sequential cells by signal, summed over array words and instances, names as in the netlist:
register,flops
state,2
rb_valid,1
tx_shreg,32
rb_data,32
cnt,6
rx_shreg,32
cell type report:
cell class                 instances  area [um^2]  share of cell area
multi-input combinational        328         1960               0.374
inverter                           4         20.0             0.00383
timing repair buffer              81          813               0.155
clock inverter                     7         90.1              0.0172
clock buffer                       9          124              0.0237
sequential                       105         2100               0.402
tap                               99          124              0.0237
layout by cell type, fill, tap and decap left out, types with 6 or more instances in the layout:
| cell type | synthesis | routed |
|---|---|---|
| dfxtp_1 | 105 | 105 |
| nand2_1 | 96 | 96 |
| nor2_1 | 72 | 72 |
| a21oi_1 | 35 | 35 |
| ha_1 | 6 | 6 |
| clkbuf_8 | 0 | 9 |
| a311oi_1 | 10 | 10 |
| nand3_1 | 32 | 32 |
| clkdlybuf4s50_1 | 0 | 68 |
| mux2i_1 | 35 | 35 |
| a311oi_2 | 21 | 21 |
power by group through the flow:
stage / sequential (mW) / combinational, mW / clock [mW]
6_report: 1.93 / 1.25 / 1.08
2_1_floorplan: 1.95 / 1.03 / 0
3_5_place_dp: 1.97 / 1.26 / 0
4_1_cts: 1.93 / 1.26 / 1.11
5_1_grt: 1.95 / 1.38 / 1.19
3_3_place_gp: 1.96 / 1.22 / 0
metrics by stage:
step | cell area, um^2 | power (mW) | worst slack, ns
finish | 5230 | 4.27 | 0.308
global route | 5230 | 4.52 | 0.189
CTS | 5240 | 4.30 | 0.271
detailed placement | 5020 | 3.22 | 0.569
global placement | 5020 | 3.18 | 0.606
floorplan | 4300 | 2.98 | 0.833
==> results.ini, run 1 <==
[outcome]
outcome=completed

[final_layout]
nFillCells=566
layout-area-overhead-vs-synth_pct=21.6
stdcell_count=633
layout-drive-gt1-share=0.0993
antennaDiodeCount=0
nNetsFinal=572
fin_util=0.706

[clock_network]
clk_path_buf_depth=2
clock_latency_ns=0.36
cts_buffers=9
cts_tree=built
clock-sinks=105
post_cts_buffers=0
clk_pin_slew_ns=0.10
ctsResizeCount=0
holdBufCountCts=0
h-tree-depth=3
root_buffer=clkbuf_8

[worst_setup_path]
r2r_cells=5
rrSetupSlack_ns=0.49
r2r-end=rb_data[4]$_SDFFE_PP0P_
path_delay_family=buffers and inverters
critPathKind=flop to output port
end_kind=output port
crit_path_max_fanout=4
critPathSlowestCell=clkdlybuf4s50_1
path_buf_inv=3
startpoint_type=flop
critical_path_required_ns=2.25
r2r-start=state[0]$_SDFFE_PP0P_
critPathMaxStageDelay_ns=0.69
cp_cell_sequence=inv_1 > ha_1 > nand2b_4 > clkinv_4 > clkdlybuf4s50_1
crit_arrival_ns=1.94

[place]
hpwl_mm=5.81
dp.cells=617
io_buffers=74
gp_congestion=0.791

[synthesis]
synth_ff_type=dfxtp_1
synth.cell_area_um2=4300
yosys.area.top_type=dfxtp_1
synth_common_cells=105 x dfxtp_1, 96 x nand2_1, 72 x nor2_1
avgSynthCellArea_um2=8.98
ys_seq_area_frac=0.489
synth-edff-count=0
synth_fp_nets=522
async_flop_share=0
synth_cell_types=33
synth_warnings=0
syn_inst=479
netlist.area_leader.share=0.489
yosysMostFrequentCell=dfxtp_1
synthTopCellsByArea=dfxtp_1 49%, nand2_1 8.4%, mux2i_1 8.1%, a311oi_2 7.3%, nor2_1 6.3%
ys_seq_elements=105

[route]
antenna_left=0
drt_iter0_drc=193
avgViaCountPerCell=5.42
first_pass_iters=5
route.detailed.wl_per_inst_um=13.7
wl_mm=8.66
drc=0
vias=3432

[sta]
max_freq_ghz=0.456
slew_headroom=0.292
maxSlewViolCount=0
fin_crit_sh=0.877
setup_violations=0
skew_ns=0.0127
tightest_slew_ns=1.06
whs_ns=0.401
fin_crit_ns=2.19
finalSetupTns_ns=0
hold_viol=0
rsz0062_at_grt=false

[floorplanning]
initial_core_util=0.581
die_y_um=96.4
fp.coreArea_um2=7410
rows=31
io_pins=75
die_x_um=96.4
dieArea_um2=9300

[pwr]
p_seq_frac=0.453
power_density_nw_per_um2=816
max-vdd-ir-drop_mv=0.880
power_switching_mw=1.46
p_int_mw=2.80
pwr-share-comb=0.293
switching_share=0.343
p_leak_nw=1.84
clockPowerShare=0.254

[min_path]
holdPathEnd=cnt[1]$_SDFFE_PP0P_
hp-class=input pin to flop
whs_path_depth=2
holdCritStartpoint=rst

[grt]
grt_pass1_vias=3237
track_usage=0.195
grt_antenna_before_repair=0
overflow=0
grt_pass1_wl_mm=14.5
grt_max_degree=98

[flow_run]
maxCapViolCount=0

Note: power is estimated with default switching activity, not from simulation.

What you should do: Up to and including the line containing "clock_latency_ns=0.36", please write out the listing exactly, starting from its first line.

Your solution:
sequential cells by signal, summed over array words and instances, names as in the netlist:
register,flops
state,2
rb_valid,1
tx_shreg,32
rb_data,32
cnt,6
rx_shreg,32
cell type report:
cell class                 instances  area [um^2]  share of cell area
multi-input combinational        328         1960               0.374
inverter                           4         20.0             0.00383
timing repair buffer              81          813               0.155
clock inverter                     7         90.1              0.0172
clock buffer                       9          124              0.0237
sequential                       105         2100               0.402
tap                               99          124              0.0237
layout by cell type, fill, tap and decap left out, types with 6 or more instances in the layout:
| cell type | synthesis | routed |
|---|---|---|
| dfxtp_1 | 105 | 105 |
| nand2_1 | 96 | 96 |
| nor2_1 | 72 | 72 |
| a21oi_1 | 35 | 35 |
| ha_1 | 6 | 6 |
| clkbuf_8 | 0 | 9 |
| a311oi_1 | 10 | 10 |
| nand3_1 | 32 | 32 |
| clkdlybuf4s50_1 | 0 | 68 |
| mux2i_1 | 35 | 35 |
| a311oi_2 | 21 | 21 |
power by group through the flow:
stage / sequential (mW) / combinational, mW / clock [mW]
6_report: 1.93 / 1.25 / 1.08
2_1_floorplan: 1.95 / 1.03 / 0
3_5_place_dp: 1.97 / 1.26 / 0
4_1_cts: 1.93 / 1.26 / 1.11
5_1_grt: 1.95 / 1.38 / 1.19
3_3_place_gp: 1.96 / 1.22 / 0
metrics by stage:
step | cell area, um^2 | power (mW) | worst slack, ns
finish | 5230 | 4.27 | 0.308
global route | 5230 | 4.52 | 0.189
CTS | 5240 | 4.30 | 0.271
detailed placement | 5020 | 3.22 | 0.569
global placement | 5020 | 3.18 | 0.606
floorplan | 4300 | 2.98 | 0.833
==> results.ini, run 1 <==
[outcome]
outcome=completed

[final_layout]
nFillCells=566
layout-area-overhead-vs-synth_pct=21.6
stdcell_count=633
layout-drive-gt1-share=0.0993
antennaDiodeCount=0
nNetsFinal=572
fin_util=0.706

[clock_network]
clk_path_buf_depth=2
clock_latency_ns=0.36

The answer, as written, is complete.